● TASK STATEMENT: When you reach the line containing "export SYNTH_HDL_FRONTEND = slang", include it and stop; until then, return each line of the material exactly, starting with the first.

Segment Start: DATASET CONTENT

[config.mk]
export PLATFORM = sky130hd
export DESIGN_NAME = ad7276_emu
export DESIGN_NICKNAME = d
export VERILOG_FILES = /design/src/rtl/ad7276_emu_pkg.sv /design/src/rtl/ad7276_emu_sync_edge_det.sv /design/src/rtl/ad7276_emu.sv
export SDC_FILE = /design/constraint.sdc
export NUM_CORES = 1
export LEC_CHECK = 0
export BUFFER_PORTS_ARGS = -buffer_cell sky130_fd_sc_hd__buf_2
export CORE_MARGIN = 8
export CORE_UTILIZATION = 55
export CTS_CLUSTER_SIZE = 30
export DETAILED_ROUTE_END_ITERATION = 8
export PLACE_DENSITY_LB_ADDON = 0.05
export REMOVE_ABC_BUFFERS = 1
export SYNTH_ARGS = -nofsm -noshare
export SYNTH_HDL_FRONTEND = slang
export SYNTH_HIERARCHICAL = 1
export SYNTH_SLANG_ARGS = --single-unit
[constraint.sdc]
create_clock -name CLK100MHz -period 4 [get_ports CLK100MHz]
set_input_delay 0.6 -clock CLK100MHz [delete_from_list [all_inputs] [get_ports CLK100MHz]]
set_output_delay 0.6 -clock CLK100MHz [all_outputs]
set_load 0.1 [all_outputs]
[src/rtl/ad7276_emu_pkg.sv]
// Shared state encoding and constants for the AD7276 ADC serial-interface emulator.
package ad7276_emu_pkg;

  localparam int DEFAULT_LEAD_ZEROS = 2;
  localparam int UNDERRUN_CNT_W     = 16;

  typedef enum logic [1:0] {
    IDLE,
    LEAD,
    DATA,
    TRAIL
  } emu_state_t;

  // Event counters stick at all-ones instead of wrapping.
  function automatic logic [UNDERRUN_CNT_W-1:0] sat_inc(input logic [UNDERRUN_CNT_W-1:0] v);
    return (&v) ? v : v + 1'b1;
  endfunction

endpackage

[src/rtl/ad7276_emu_sync_edge_det.sv]
// Multi-stage synchronizer for one asynchronous pin, with registered one-cycle
// rise/fall pulses taken from the synchronized copy.
module sync_edge_det #(
  parameter int SYNC_STAGES = 2
) (
  input  logic clock,
  input  logic reset,
  input  logic async_in,
  output logic rise,
  output logic fall
);

  logic [SYNC_STAGES-1:0] sync_q;
  logic                   prev_q;

  // Flops reset high so an idle-high line never produces a spurious edge.
  always_ff @(posedge clock) begin
    if (reset) begin
      sync_q <= '1;
      prev_q <= 1'b1;
      rise   <= 1'b0;
      fall   <= 1'b0;
    end else begin
      sync_q[0] <= async_in;
      for (int i = 1; i < SYNC_STAGES; i++) begin
        sync_q[i] <= sync_q[i-1];
      end
      prev_q <= sync_q[SYNC_STAGES-1];
      rise   <= ~prev_q &  sync_q[SYNC_STAGES-1];
      fall   <=  prev_q & ~sync_q[SYNC_STAGES-1];
    end
  end

endmodule

[src/rtl/ad7276_emu.sv]
// AD7276 serial ADC emulator: serializes held samples on the master's cs/sclk.
// Optional ramp test pattern is enabled with `define AD7276_EMU_TEST_PATTERN_EN.
module ad7276_emu
  import ad7276_emu_pkg::*;
#(
  parameter int ADC_LENGTH  = 12,
  parameter int LEAD_ZEROS  = DEFAULT_LEAD_ZEROS,
  parameter int SYNC_STAGES = 2
) (
  input  logic                      CLK100MHz,
  input  logic                      RESET,
`ifdef AD7276_EMU_TEST_PATTERN_EN
  input  logic                      tp_en,
`endif
  input  logic [ADC_LENGTH-1:0]     s_tdata,
  input  logic                      s_tvalid,
  output logic                      s_tready,
  input  logic                      cs,
  input  logic                      sclk,
  output logic                      sdata,
  output logic                      sdata_oe,
  output logic                      busy,
  output logic                      frame_done,
  output logic                      underrun,
  output logic [UNDERRUN_CNT_W-1:0] underrun_cnt
);

  localparam int              CNT_W     = $clog2(ADC_LENGTH + LEAD_ZEROS + 1);
  localparam logic [CNT_W-1:0] LEAD_LAST = CNT_W'(LEAD_ZEROS - 1);
  localparam logic [CNT_W-1:0] DATA_LAST = CNT_W'(ADC_LENGTH - 2);

  logic cs_rise, cs_fall, sclk_fall, sclk_rise_unused;

  sync_edge_det #(.SYNC_STAGES(SYNC_STAGES)) u_cs_sync (
    .clock    (CLK100MHz),
    .reset    (RESET),
    .async_in (cs),
    .rise     (cs_rise),
    .fall     (cs_fall)
  );

  sync_edge_det #(.SYNC_STAGES(SYNC_STAGES)) u_sclk_sync (
    .clock    (CLK100MHz),
    .reset    (RESET),
    .async_in (sclk),
    .rise     (sclk_rise_unused),
    .fall     (sclk_fall)
  );

  emu_state_t                state_q, state_d;
  logic [CNT_W-1:0]          bit_cnt_q, bit_cnt_d;
  logic [ADC_LENGTH-1:0]     shift_q, shift_d;
  logic [ADC_LENGTH-1:0]     sample_q, sample_d;
  logic [ADC_LENGTH-1:0]     last_q, last_d;
  logic                      full_q, full_d;
  logic                      sdata_q, sdata_d;
  logic                      oe_q, oe_d;
  logic                      fd_q, fd_d;
  logic                      ur_q, ur_d;
  logic [UNDERRUN_CNT_W-1:0] ucnt_q, ucnt_d;
  logic                      handshake;
`ifdef AD7276_EMU_TEST_PATTERN_EN
  logic [ADC_LENGTH-1:0]     ramp_q, ramp_d;

  assign s_tready = ~full_q & ~tp_en;
`else
  assign s_tready = ~full_q;
`endif

  assign handshake = s_tvalid & s_tready;

  // Next-state and datapath: frame sequencing, sample holding and underrun tracking.
  always_comb begin
    state_d   = state_q;
    bit_cnt_d = bit_cnt_q;
    shift_d   = shift_q;
    sample_d  = sample_q;
    last_d    = last_q;
    full_d    = full_q;
    sdata_d   = sdata_q;
    oe_d      = oe_q;
    fd_d      = 1'b0;
    ur_d      = 1'b0;
    ucnt_d    = ucnt_q;
`ifdef AD7276_EMU_TEST_PATTERN_EN
    ramp_d    = ramp_q;
`endif

    if (handshake) begin
      sample_d = s_tdata;
      full_d   = 1'b1;
    end

    case (state_q)
      IDLE: begin
        if (cs_fall) begin
          state_d   = LEAD;
          bit_cnt_d = '0;
          sdata_d   = 1'b0;
          oe_d      = 1'b1;
`ifdef AD7276_EMU_TEST_PATTERN_EN
          if (tp_en) begin
            shift_d = ramp_q;
            ramp_d  = ramp_q + 1'b1;
          end else
`endif
          if (full_q) begin
            shift_d = sample_q;
            last_d  = sample_q;
            full_d  = 1'b0;
          end else if (handshake) begin
            // A sample arriving exactly at frame start goes straight to the shifter.
            shift_d = s_tdata;
            last_d  = s_tdata;
            full_d  = 1'b0;
          end else begin
            shift_d = last_q;
            ur_d    = 1'b1;
            ucnt_d  = sat_inc(ucnt_q);
          end
        end
      end

      LEAD: begin
        if (cs_rise) begin
          state_d = IDLE;
          oe_d    = 1'b0;
          sdata_d = 1'b0;
        end else if (sclk_fall) begin
          if (bit_cnt_q == LEAD_LAST) begin
            state_d   = DATA;
            bit_cnt_d = '0;
            sdata_d   = shift_q[ADC_LENGTH-1];
            shift_d   = shift_q << 1;
          end else begin
            bit_cnt_d = bit_cnt_q + 1'b1;
            sdata_d   = 1'b0;
          end
        end
      end

      DATA: begin
        if (cs_rise) begin
          state_d = IDLE;
          oe_d    = 1'b0;
          sdata_d = 1'b0;
        end else if (sclk_fall) begin
          sdata_d = shift_q[ADC_LENGTH-1];
          shift_d = shift_q << 1;
          if (bit_cnt_q == DATA_LAST) begin
            state_d = TRAIL;
            fd_d    = 1'b1;
          end else begin
            bit_cnt_d = bit_cnt_q + 1'b1;
          end
        end
      end

      TRAIL: begin
        if (cs_rise) begin
          state_d = IDLE;
          oe_d    = 1'b0;
          sdata_d = 1'b0;
        end else if (sclk_fall) begin
          sdata_d = 1'b0;
        end
      end

      default: begin
        state_d = IDLE;
        oe_d    = 1'b0;
        sdata_d = 1'b0;
      end
    endcase
  end

  // State and datapath registers; reset abandons any frame in flight.
  always_ff @(posedge CLK100MHz) begin
    if (RESET) begin
      state_q   <= IDLE;
      bit_cnt_q <= '0;
      shift_q   <= '0;
      sample_q  <= '0;
      last_q    <= '0;
      full_q    <= 1'b0;
      sdata_q   <= 1'b0;
      oe_q      <= 1'b0;
      fd_q      <= 1'b0;
      ur_q      <= 1'b0;
      ucnt_q    <= '0;
`ifdef AD7276_EMU_TEST_PATTERN_EN
      ramp_q    <= '0;
`endif
    end else begin
      state_q   <= state_d;
      bit_cnt_q <= bit_cnt_d;
      shift_q   <= shift_d;
      sample_q  <= sample_d;
      last_q    <= last_d;
      full_q    <= full_d;
      sdata_q   <= sdata_d;
      oe_q      <= oe_d;
      fd_q      <= fd_d;
      ur_q      <= ur_d;
      ucnt_q    <= ucnt_d;
`ifdef AD7276_EMU_TEST_PATTERN_EN
      ramp_q    <= ramp_d;
`endif
    end
  end

  assign sdata        = sdata_q;
  assign sdata_oe     = oe_q;
  assign busy         = (state_q != IDLE);
  assign frame_done   = fd_q;
  assign underrun     = ur_q;
  assign underrun_cnt = ucnt_q;

endmodule

=== After elaboration in Yosys (flattened, before gate mapping) ===
Index checks and enable logic that the tools add are counted.

* Flip-flop bits (word level): 72
* Input bits: 17
* Output and inout bits: 22
* Word-level logic and storage cells: 112

* Add/sub/neg operators: 2
* Equality and inequality tests: 19
* Multiplexer cells: 45
* Bitwise logic cells: 14
* Reductions and logical operators: 14

{| class="wikitable"
|+ Operators by type and width
! cell !! count
|-
| $mux W12 || 8
|-
| $pmux W12 S3 || 1
|-
| $mux W4 || 7
|-
| $mux W1 || 17
|-
| $add A16 B1 Y16 const B || 1
|-
| $mux W2 || 8
|-
| $reduce_and A16 Y1 || 1
|-
| $reduce_and A7 Y1 || 2
|-
| $pmux W4 S3 || 1
|-
| $ne A2 B1 Y1 const B || 5
|-
| $not A1 Y1 || 10
|-
| $ne A3 B1 Y1 const B || 3
|-
| $ne A2 B2 Y1 const B || 4
|-
| $pmux W2 S4 || 1
|-
| $reduce_or A4 Y1 || 2
|-
| $ne A3 B2 Y1 const B || 2
|-
| $reduce_and A6 Y1 || 1
|-
| $reduce_and A5 Y1 || 1
|-
| $add A4 B1 Y4 const B || 1
|-
| $and A1 B1 Y1 || 4
|-
| $eq A2 B2 Y1 const B || 2
|-
| $eq A4 B1 Y1 const B || 1
|-
| $eq A4 B4 Y1 const B || 1
|-
| $pmux W1 S4 || 1
|-
| other kinds (8) || 9
|}

=== Longest topological paths before layout ===
Gate-level depths: netlist (run 1).

* Depth in word-level cells: 7
* Mapped depth: 8
* Gate-level depth less buffers: 6

=== By module ===
The synthesis (run 1) kept the hierarchy.

{| class="wikitable"
|+ By module, submodules not included
! module !! times used !! cells an instance !! area an instance (um^2) !! seq. area each (um^2)
|-
| ad7276_emu || 1 || 389 || 3241.9 || 1261.2
|-
| sync_edge_det || 2 || 10 || 133.9 || 100.1
|}

=== Worst setup path before layout (run 1) ===
Ideal clock, no wire load.

* Kind: reg-to-reg
* Start point: reg ucnt_q[0] (netlist: underrun_cnt[0])
* End point: reg ucnt_q[13] (netlist: underrun_cnt[13])
* Library setup time: 0.121 ns
* Arrival: 2.337 ns
* Required time: 3.879 ns
* Setup slack: 1.543 ns
* Stages on the path, launching flop included: 7
* Buffers on the path: 1
* Clock period less this slack: 2.457 ns
* Cells stage by stage: dfxtp_1 ha_1 nand3_1 nor4_2 buf_4 nor3_1 mux2_2

* Cells in the longest elaborated chain, start to end: 3
* Elaborated cells between the ends (all ways): 4
* Classes of those cells: 1 x add/sub; 1 x bitwise; 2 x reduce/logical

{| class="wikitable"
|+ Ends and longest elaborated chain
! what !! line !! RTL
|-
| start, declared || ad7276_emu.sv:60 || <nowiki>logic [UNDERRUN_CNT_W-1:0] ucnt_q, ucnt_d;</nowiki>
|-
| start signal, assigned || ad7276_emu.sv:205 || <nowiki>ucnt_q <= ucnt_d;</nowiki>
|-
| branches (longest 3 deep; another with $add A16 B1 Y16) || n/a ||
|}

Parallel ways; which one is timed is not known.
A chain may end at the register's enable or synchronous reset.

=== Final worst setup path (run 1) ===
* Start point: reg state_q[1]
* End point: reg ucnt_q[4] (netlist: underrun_cnt[4])

* Cells in the longest elaborated chain, start to end: 2

{| class="wikitable"
|+ Ends and longest elaborated chain
! what !! line !! RTL
|-
| start, declared || ad7276_emu.sv:50 || <nowiki>emu_state_t state_q, state_d;</nowiki>
|-
| start signal, assigned || ad7276_emu.sv:195 || <nowiki>state_q <= state_d;</nowiki>
|-
| $logic_not A2 Y1 || ad7276_emu.sv:94 || <nowiki>case (state_q)</nowiki>
|-
| $reduce_and A5 Y1 (no line) || n/a ||
|}

No other way between the ends.

==> out/results.txt, run 1 <==
clock latency at the later pin of the worst-skew pair: 340 ps
DRC violation total after the first TritonRoute iteration: 202
post-CTS setup buffer count: 0
Antenna Violating Nets Remaining: 0
number of primary I/O pins: 39
critical path's largest stage delay: 660 ps
Slew Limit Headroom: 36.0%
Worst Path Arrival: 2860 ps
Net Sw Power: 497 uW
layer with the highest usage after global routing: met2
Cell Chain, Critical Path: inv_1, ha_1, and2_0, nand2_1, or4_1, a21oi_1
first-pass detailed-route iteration total: 4
H-Tree Level Count: 3
total via count in the routed design: 2945
largest net degree at the start of global routing: 51
GRT met2 Usage: 29.7%
Period minus WS final: 2600 ps
Post-DP HPWL: 5.04 mm
sum of overflow across all layers after global routing: 0
slowest CP cell: sky130_fd_sc_hd__and2_0
Hold/Removal Path Class: flip-flop to flip-flop
initial core utilization: 55.8%
share of total power in the clock network: 40.6%
launching element of the worst setup path: state_q[1]
internal reg-to-reg setup slack: 1400 ps
mean routed wirelength per cell: 14.8 um
final layout net count: 461
commonest cells after routing, fill and taps aside: sky130_fd_sc_hd__dfxtp_1, sky130_fd_sc_hd__nand2_1, sky130_fd_sc_hd__a21oi_1
setup repair after global routing missed its margin: no
number of warnings reported in the yosys synthesis log: 6
Final Routed Wirelength: 7.60 mm
die area: 0.00913 mm2
maximum VDD drop: 0.000324 V
slew of the pin with the lowest slew margin: 958 ps
port bufs: 38
element type at the critical path end: flip-flop
worst clock skew on the final layout: 8.97 ps
total of fill cells in the finished design: 603
vias in the first global route: 2898
Resize count post-CTS: 0
leading cell type in the layout, fill and taps excluded: sky130_fd_sc_hd__dfxtp_1
average size of a mapped cell: 8.56 um2
global routing met3 resource utilization: 3.62%
TNS Setup: 0 ps
clock-pin slew on the worst setup and hold paths: 70 ps
total count of hold-check failures in the final report: 0
TritonCTS clock tree: yes
hold buffer count at cts: 0
share of total power consumed by net switching: 27.1%
maximum achievable frequency: 385 MHz
antenna violations before repair: 0
wire length of the first global-routing pass: 13.1 mm
Cell Area, Synth: 0.00348 mm2
Internal Dissipation: 1340 uW
largest buffer count on any clock path: 2
final standard cell area without fillers: 0.00391 mm2
reg-to-reg critical path endpoint: underrun_cnt[4]
standby leakage power: 0.00144 uW
Num CTS Buffers: 9
R2R cell count: 6
portion of total power attributed to combinational logic: 16.2%
global routing usage on met1: 22.2%
Reg power frac: 43.2%
critical path startpoint category: flip-flop
placed instance area: 0.00366 mm2
Root Buffer: sky130_fd_sc_hd__clkbuf_8
RePlAce Congestion: 0.870
Chip Height: 95.6 um
placeable core region: 0.00624 mm2
all-layer global routing usage: 17.9%
diodes inserted: 0
P&R area growth vs syn: 12.4%
final-report max-slew violation count: 0
Req. time, crit path: 4260 ps
Clock Sinks: 72
Site Rows: 29
Max-Cap Viols: 0
number of endpoints failing setup at the final stage: 0
Power Density: 468 mW/mm2
crit path capture: underrun_cnt[4]
Max Fanout on Critical Path: 14
RR Startpoint: state_q[1]
width of the chip: 95.6 um
layout cells sized above 1: 15.5%
count of unresolved DRC violations after routing: 0
average vias per placed instance: 5.72
status: finished clean
worst setup path class: flip-flop to flip-flop
Final Cycle Share: 64.9%
synthesized netlist cell count: 407
[power groups by stage]
stage          Clock, uW  Combinational, uW  Sequential, uW
4_1_cts              755                297             792
6_report             744                296             792
3_5_place_dp           0                297             808
5_1_grt              787                332             798
2_1_floorplan          0                206             819
3_3_place_gp           0                292             807
[layer usage]
metal	wire length [um]	vias to the layer above	share of wire, %
met5	0	-	0
met4	104	0	1.4
met2	3550	43	47
met1	3700	1380	49
li1	-	1513	-
met3	239	9	3.1
[critical path, delay by kind of cell (launching register included)]
| family | cells | cell delay (ps) |
|---|---|---|
| buf+inv | 1 | 130 |
| flops | 1 | 340 |
| fa+ha+maj | 1 | 270 |
| simple gates | 3 | 1610 |
| compound gates | 1 | 170 |
[worst min-delay path by stage]
stage,depth (start not counted),startpoint,slack [ps],endpoint
2_1_floorplan,1,u_cs_sync/sync_q[0],380,u_cs_sync/sync_q[1]
3_3_place_gp,1,u_sclk_sync/sync_q[0],390,u_sclk_sync/sync_q[1]
3_5_place_dp,1,u_cs_sync/sync_q[0],390,u_cs_sync/sync_q[1]
4_1_cts,1,u_cs_sync/sync_q[0],410,u_cs_sync/sync_q[1]
5_1_grt,1,u_cs_sync/sync_q[0],430,u_cs_sync/sync_q[1]
6_report,1,u_cs_sync/sync_q[0],410,u_cs_sync/sync_q[1]
[through the flow]
step / hold slack, ps / worst slack (ps) / total power (uW) / cells / util, %
after floorplan: 383 / 1350 / 1020 / 384 / -
after global placement: 393 / 1530 / 1100 / 500 / 58.6
after detailed placement: 394 / 1420 / 1100 / 500 / 58.6
after CTS: 414 / 1400 / 1840 / 515 / 62.7
after global routing: 426 / 1180 / 1920 / 515 / 62.7
final: 409 / 1400 / 1830 / 515 / 62.7
[registers in the layout, indices dropped and copies added, names as in the netlist]
register and count:
u_cs_sync/sync_q 2, u_cs_sync/fall 1, state_q 2, underrun_cnt 16, sample_q 12, u_sclk_sync/sync_q 2, full_q 1, shift_q 12
u_cs_sync/rise 1, sdata_oe 1, sdata 1, u_sclk_sync/fall 1, frame_done 1, last_q 12, u_sclk_sync/prev_q 1, u_cs_sync/prev_q 1
bit_cnt_q 4, underrun 1
[final cells by class]
type / count / area, um2 / share of cell area (%)
clock buffers: 9 / 124 / 3.16
multi-input cells: 300 / 1880 / 48.0
inverters: 12 / 45.0 / 1.15
clock inverters: 6 / 133 / 3.39
flip-flops and latches: 72 / 1440 / 36.8
repair buffers: 39 / 198 / 5.05
well taps: 77 / 96.3 / 2.46
Power figures use the tool's default switching activity.
==> run 2, diff against run 1 <==
--- a/config.mk
+++ b/config.mk
@@ -7,7 +7,7 @@
 export LEC_CHECK = 0
 export BUFFER_PORTS_ARGS = -buffer_cell sky130_fd_sc_hd__buf_2
 export CORE_MARGIN = 8
-export CORE_UTILIZATION = 55
+export CORE_UTILIZATION = 53
 export CTS_CLUSTER_SIZE = 30
 export DETAILED_ROUTE_END_ITERATION = 8
 export PLACE_DENSITY_LB_ADDON = 0.05
==> constraint.sdc (replaced) <==
create_clock -name CLK100MHz -period 2.35 [get_ports CLK100MHz]
set_input_delay 0.3525 -clock CLK100MHz [delete_from_list [all_inputs] [get_ports CLK100MHz]]
set_output_delay 0.3525 -clock CLK100MHz [all_outputs]
set_load 0.1 [all_outputs]
==> run 2 against run 1 <==
Total power up 62%. Clock-buffer cell count is 1 higher. Cell count up 2.1%. Sequential share of layout area shrank 0.49 points. Setup slack got worse by 1100 ps. Hold slack got worse by 220 ps. Combinational power up 84%. Core utilization shrank 0.25 points. Highest routed layer unchanged. Non-clock buffer count grew 10. Via count up 2.0%.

Segment End: DATASET CONTENT

● SOLUTION:
[config.mk]
export PLATFORM = sky130hd
export DESIGN_NAME = ad7276_emu
export DESIGN_NICKNAME = d
export VERILOG_FILES = /design/src/rtl/ad7276_emu_pkg.sv /design/src/rtl/ad7276_emu_sync_edge_det.sv /design/src/rtl/ad7276_emu.sv
export SDC_FILE = /design/constraint.sdc
export NUM_CORES = 1
export LEC_CHECK = 0
export BUFFER_PORTS_ARGS = -buffer_cell sky130_fd_sc_hd__buf_2
export CORE_MARGIN = 8
export CORE_UTILIZATION = 55
export CTS_CLUSTER_SIZE = 30
export DETAILED_ROUTE_END_ITERATION = 8
export PLACE_DENSITY_LB_ADDON = 0.05
export REMOVE_ABC_BUFFERS = 1
export SYNTH_ARGS = -nofsm -noshare
export SYNTH_HDL_FRONTEND = slang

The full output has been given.